Tooru'nun kulakları oynamaya başlarken Kiyoko yanına ilerledi. "Sanırım uyanıyor." Gözleri uykulu şekilde açılırken tam karşısında annesini gören Tooru anlam verememişti. "Anne? Burada ne işin var?" Kız kıkırdadı. "Akşam oldu çoktan güzelim."

Gözleri şoklar açılırken gelenlere ardından arkasına baktı. "Yoksa o kadar süredir uyuyor muydum?" Katsuki yanını gösterdi. "Uyuyordunuz." Denki'yi gördüğünde nasıl böyle bir şey olduğunu düşünüyordu. Utanmak istese de yeteri kadar rezil olduğunu biliyordu.

"Neyse artık yapacak bir şey yok. Bize bakan sen oldun anlaşılan Katsu-nii." Kocaman gülümsedikten sonra Denki'yi gözüne kestirdi ve sarsmaya başladı. Çocuk korkarak uyandı. "Ne oldu sorun mu var?"çevresine bakınca neler olduğunu anlaması sadece birkaç saniye sürdü. "Eh, en azından uykumu aldım." Sonra ayağa kalktı ve gerindi. "Ee akşam yemeği hazırlayacak miyiz?"
...

Akşam yine uzun toplantıdan gelen Deku ve Kiri ile beraber akşam yemeği yediler. Gün içi yapılan normal muhabbetten sonra Ochako işi için evine gitmeliydi, Denki de kursu olduğunu söyleyince Krishima da onları bırakmak için evden ayrıldı.

"Deku, oda." Ayağa kalktı. "Elbette." Tooru sürat astı. "Saat daha dokuz buçuk. Katsu-nii. Biraz daha kalsaydın." Gözlerini devirdi. "İyi geceler güneş topu.
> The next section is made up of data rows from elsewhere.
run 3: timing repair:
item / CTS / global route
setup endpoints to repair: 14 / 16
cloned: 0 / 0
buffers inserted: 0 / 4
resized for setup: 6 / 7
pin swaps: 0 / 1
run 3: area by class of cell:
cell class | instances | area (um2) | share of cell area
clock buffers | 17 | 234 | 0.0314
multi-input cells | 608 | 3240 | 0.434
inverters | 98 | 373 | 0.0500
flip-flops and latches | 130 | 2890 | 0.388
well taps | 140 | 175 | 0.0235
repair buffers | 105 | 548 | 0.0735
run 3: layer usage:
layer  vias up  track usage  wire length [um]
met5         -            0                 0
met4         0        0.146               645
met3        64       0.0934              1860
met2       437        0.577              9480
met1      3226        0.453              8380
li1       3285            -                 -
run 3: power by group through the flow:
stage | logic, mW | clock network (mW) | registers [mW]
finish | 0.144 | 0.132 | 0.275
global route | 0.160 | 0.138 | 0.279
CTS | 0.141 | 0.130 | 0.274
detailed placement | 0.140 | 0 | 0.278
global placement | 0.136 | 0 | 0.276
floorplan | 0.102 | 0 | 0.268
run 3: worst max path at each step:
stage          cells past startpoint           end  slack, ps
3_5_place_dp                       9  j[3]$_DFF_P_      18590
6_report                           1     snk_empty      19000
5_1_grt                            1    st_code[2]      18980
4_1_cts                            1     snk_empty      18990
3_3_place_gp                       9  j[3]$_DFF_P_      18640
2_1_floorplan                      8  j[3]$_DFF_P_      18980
Bazıları gibi tüm gün uyumadım." Kızsa da cevap vermedi ve Eiji ile oyun oynamaya devam etti. "İyi geceler ni-chan."

İsmiyle hitap etmesine fazla alıştığı için anlık olarak şaşırsa da gülümsedi. "İyi geceler kızlar." Deku onu kucağına alıp odaya geldi. "Gerçekten Kacchan, yorgun filan mı hissediyorsun?" Kafasını iki yana salladı. Ayakları şu şekilde olmasa asla istemeyeceği bir şey isteyecekti. "Hayır."

Onu bıraktığı yatakta yanına oturdu. "O halde?" Gözlerini kaçırdı ve ayağını kendine sardı. "Duş almama yardım et." Deku ona şaşkınlıkla bakarken yanan yanaklarına ve temizlik hassasiyetine küfürler ediyordu. Kaç gündür duş al(a)madığı için kötü hissetmeye başlamıştı.

"Ş-şey tabi." Ona baktığında kendinin iki katı kızardığını görmüştü. "Benim tercihim değil sargılar ıslanmamalı" kafasını salladı. "Biliyorum. Ben duşu hazırlayım. Bir tabure koyarız. Ayrıca yerle temas etmemen için daha ufak bir şey."

10 dakika sonra sadece baksırıyla üstünde sadece kısa şortu olan Deku'nun kucağındaydı. Utansa dahi belli etmek istemiyordu ama kulakları aşağı düşmüştü. "Kacchan bu kadar utangaç olmanı beklemiyordum." Kıkırdadı ve kulağına fısıldadı
"seni zaten biliyorum Kedicik." Sırtına batan tırnaklar kesinlikle uyarıydı.

"Tamam tamam." Banyoya girip duş icerisinde bulunan tabureye bıraktı ve ayaklarını daha kısa olan tabureye koydu. Suyu Deku ayarladıktan sonra yavaş şekilde saçlarını kourtmeye basladı. "Bu şampuan benim de şampuanım. Uzun süredir saçlarımız aynı kokuyordu."